Synthesis and properties of lyotropic poly(amide-block-aramid) copolymers

Abstract

This thesis describes the synthesis and properties of liquid crystalline block copolymers comprised of alternating rigid and flexible blocks for the preparation of self-reinforcing materials. The incentive for this work was the expectation that the rigid segments would phase separate on a microscopic scale, and would form nematic domains, which will cause an enhanced orientation of the flexible segments leading to coil stretching. As a result the coils in the copolymer will be stiffer compared to unstretched coils, and the mechanical properties will be better than expected from the pure flexible polymer, therefore the term "self-reinforcement". For this purpose a block copolymer was synthesised that is comprised of alternating rigid poly(p-phenylene terephthalamide) (PPTA) (commercially known as Twaron or Kevlar) blocks and flexible coil polyamide 6,6 (commercially known as nylon 6,6) blocks.

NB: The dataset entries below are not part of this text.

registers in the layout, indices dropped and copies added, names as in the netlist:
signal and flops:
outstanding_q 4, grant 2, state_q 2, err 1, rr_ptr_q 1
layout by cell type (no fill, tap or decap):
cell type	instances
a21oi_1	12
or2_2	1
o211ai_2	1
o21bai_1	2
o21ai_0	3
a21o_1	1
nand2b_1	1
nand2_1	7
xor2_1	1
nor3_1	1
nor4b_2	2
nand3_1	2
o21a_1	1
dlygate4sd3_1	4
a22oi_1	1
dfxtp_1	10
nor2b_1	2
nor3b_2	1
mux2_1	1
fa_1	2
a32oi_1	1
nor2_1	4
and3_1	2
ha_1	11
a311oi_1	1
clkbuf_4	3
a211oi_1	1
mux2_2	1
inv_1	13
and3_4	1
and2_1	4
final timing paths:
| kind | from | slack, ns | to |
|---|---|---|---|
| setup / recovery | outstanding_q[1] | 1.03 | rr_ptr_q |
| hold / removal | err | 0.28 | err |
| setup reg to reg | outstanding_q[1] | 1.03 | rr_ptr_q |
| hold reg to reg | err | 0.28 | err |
==> src/rtl/cpu_types_pkg.sv <==
// Shared CPU types for the fetch-stage PC control path.
// PC source encoding doubles as redirect priority (oldest pipeline stage wins).
package cpu_types_pkg;

    typedef enum logic [1:0] {
        PC_SEQ    = 2'd0,
        PC_JUMP   = 2'd1,
        PC_JR     = 2'd2,
        PC_BRANCH = 2'd3
    } pcsrc_t;

    typedef enum logic [1:0] {
        RUN  = 2'd0,
        PEND = 2'd1,
        HALT = 2'd2
    } pcseq_state_t;

    typedef struct packed {
        logic ifid;
        logic idex;
        logic exmem;
    } flush_t;

    // A redirect squashes every younger latch between its stage and fetch.
    function automatic flush_t flush_for(input pcsrc_t src);
        flush_t f;
        f.ifid  = (src != PC_SEQ);
        f.idex  = (src == PC_JR) || (src == PC_BRANCH);
        f.exmem = (src == PC_BRANCH);
        return f;
    endfunction

endpackage

==> src/rtl/pc_redirect_prio.sv <==
// Picks the oldest active redirect among branch (MEM), JR (EX) and jump (ID).
module pc_redirect_prio
    import cpu_types_pkg::*;
(
    input  logic        br_taken,
    input  logic [31:0] br_target,
    input  logic        jr_valid,
    input  logic [31:0] jr_target,
    input  logic        jmp_valid,
    input  logic [31:0] jmp_target,
    output pcsrc_t      src,
    output logic [31:0] target
);

    always_comb begin
        src    = PC_SEQ;
        target = '0;
        if (br_taken) begin
            src    = PC_BRANCH;
            target = br_target;
        end else if (jr_valid) begin
            src    = PC_JR;
            target = jr_target;
        end else if (jmp_valid) begin
            src    = PC_JUMP;
            target = jmp_target;
        end
    end

endmodule

==> src/rtl/pc_sequencer.sv <==
// Fetch PC controller: next PC / enable, redirect arbitration with a pending
// slot for redirects arriving during an imem miss, pipeline flushes and halt.
module pc_sequencer
    import cpu_types_pkg::*;
#(
    parameter int unsigned CNT_W   = 16,
    parameter int unsigned PC_STEP = 4
) (
    input  logic             CLK,
    input  logic             nRST,
    input  logic [31:0]      current_pc,
    input  logic             ihit,
    input  logic             hazard_stall,
    input  logic             halt,
    input  logic             br_taken,
    input  logic [31:0]      br_target,
    input  logic             jr_valid,
    input  logic [31:0]      jr_target,
    input  logic             jmp_valid,
    input  logic [31:0]      jmp_target,
    output logic [31:0]      next_pc,
    output logic             pc_en,
    output logic             flush_ifid,
    output logic             flush_idex,
    output logic             flush_exmem,
    output logic             halted,
    output logic [CNT_W-1:0] redirect_cnt
);

    pcseq_state_t state, state_next;
    pcsrc_t       pend_src, pend_src_next;
    logic [31:0]  pend_target, pend_target_next;
    pcsrc_t       win_src, eff_src;
    logic [31:0]  win_target, eff_target;
    logic [31:0]  seq_pc;
    logic         cnt_inc;
    flush_t       flush;

    pc_redirect_prio u_prio (
        .br_taken   (br_taken),
        .br_target  (br_target),
        .jr_valid   (jr_valid),
        .jr_target  (jr_target),
        .jmp_valid  (jmp_valid),
        .jmp_target (jmp_target),
        .src        (win_src),
        .target     (win_target)
    );

    assign seq_pc      = current_pc + 32'(PC_STEP);
    assign flush_ifid  = flush.ifid;
    assign flush_idex  = flush.idex;
    assign flush_exmem = flush.exmem;
    assign halted      = (state == HALT);

    always_ff @(posedge CLK or negedge nRST) begin
        if (!nRST) begin
            state        <= RUN;
            pend_src     <= PC_SEQ;
            pend_target  <= '0;
            redirect_cnt <= '0;
        end else begin
            state       <= state_next;
            pend_src    <= pend_src_next;
            pend_target <= pend_target_next;
            if (cnt_inc && (redirect_cnt != '1))
                redirect_cnt <= redirect_cnt + 1'b1;
        end
    end

    // Outputs are forced quiet while reset is held so the PC register sees no stray load.
    always_comb begin
        state_next       = state;
        pend_src_next    = pend_src;
        pend_target_next = pend_target;
        eff_src          = pend_src;
        eff_target       = pend_target;
        cnt_inc          = 1'b0;
        next_pc          = seq_pc;
        pc_en            = 1'b0;
        flush            = flush_for(PC_SEQ);

        if (!nRST) begin
            state_next = RUN;
        end else if (halt) begin
            state_next    = HALT;
            pend_src_next = PC_SEQ;
        end else begin
            case (state)
                RUN: begin
                    if (win_src != PC_SEQ) begin
                        flush   = flush_for(win_src);
                        next_pc = win_target;
                        if (ihit) begin
                            pc_en   = 1'b1;
                            cnt_inc = 1'b1;
                        end else begin
                            state_next       = PEND;
                            pend_src_next    = win_src;
                            pend_target_next = win_target;
                        end
                    end else begin
                        pc_en = ihit & ~hazard_stall;
                    end
                end
                PEND: begin
                    // Only an older instruction's redirect may replace the held one.
                    if (win_src > pend_src) begin
                        flush      = flush_for(win_src);
                        eff_src    = win_src;
                        eff_target = win_target;
                    end
                    next_pc = eff_target;
                    pc_en   = ihit;
                    if (ihit) begin
                        state_next    = RUN;
                        pend_src_next = PC_SEQ;
                        cnt_inc       = 1'b1;
                    end else begin
                        pend_src_next    = eff_src;
                        pend_target_next = eff_target;
                    end
                end
                default: begin
                    state_next = HALT;
                end
            endcase
        end
    end

endmodule

==> config.mk <==
export PLATFORM = sky130hd
export DESIGN_NAME = pc_sequencer
export DESIGN_NICKNAME = d
export VERILOG_FILES = /design/src/rtl/cpu_types_pkg.sv /design/src/rtl/pc_redirect_prio.sv /design/src/rtl/pc_sequencer.sv
export SDC_FILE = /design/constraint.sdc
export NUM_CORES = 1
export LEC_CHECK = 0
export BUFFER_PORTS_ARGS = -buffer_cell sky130_fd_sc_hd__buf_2
export CORE_ASPECT_RATIO = 0.5
export CORE_MARGIN = 3
export CORE_UTILIZATION = 50
export CTS_BUF_LIST = sky130_fd_sc_hd__clkbuf_4
export DETAILED_ROUTE_END_ITERATION = 10
export PLACE_DENSITY_LB_ADDON = 0.15
export REMOVE_ABC_BUFFERS = 1
export SLEW_MARGIN = 20
export SYNTH_ARGS = -nofsm -noshare
export SYNTH_HDL_FRONTEND = slang
export SYNTH_HIERARCHICAL = 1
export SYNTH_SLANG_ARGS = --single-unit
==> constraint.sdc <==
create_clock -name CLK -period 5.7 [get_ports CLK]
set_clock_uncertainty 0.1 [all_clocks]
set_input_delay 0.855 -clock CLK [delete_from_list [all_inputs] [get_ports CLK]]
set_output_delay 0.855 -clock CLK [all_outputs]
set_load 0.005 [all_outputs]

It is shown that if the aramid content in the copolymers is at least 50 mol% the polymers are able to show a lyotropic liquid crystalline phase in sulphuric acid. From these liquid crystalline solutions fibers have been spun that show promising mechanical properties. Due the combination of the rigid blocks providing stiffness and flexible blocks providing elasticity these block copolymers may be considered in high energy absorption applications.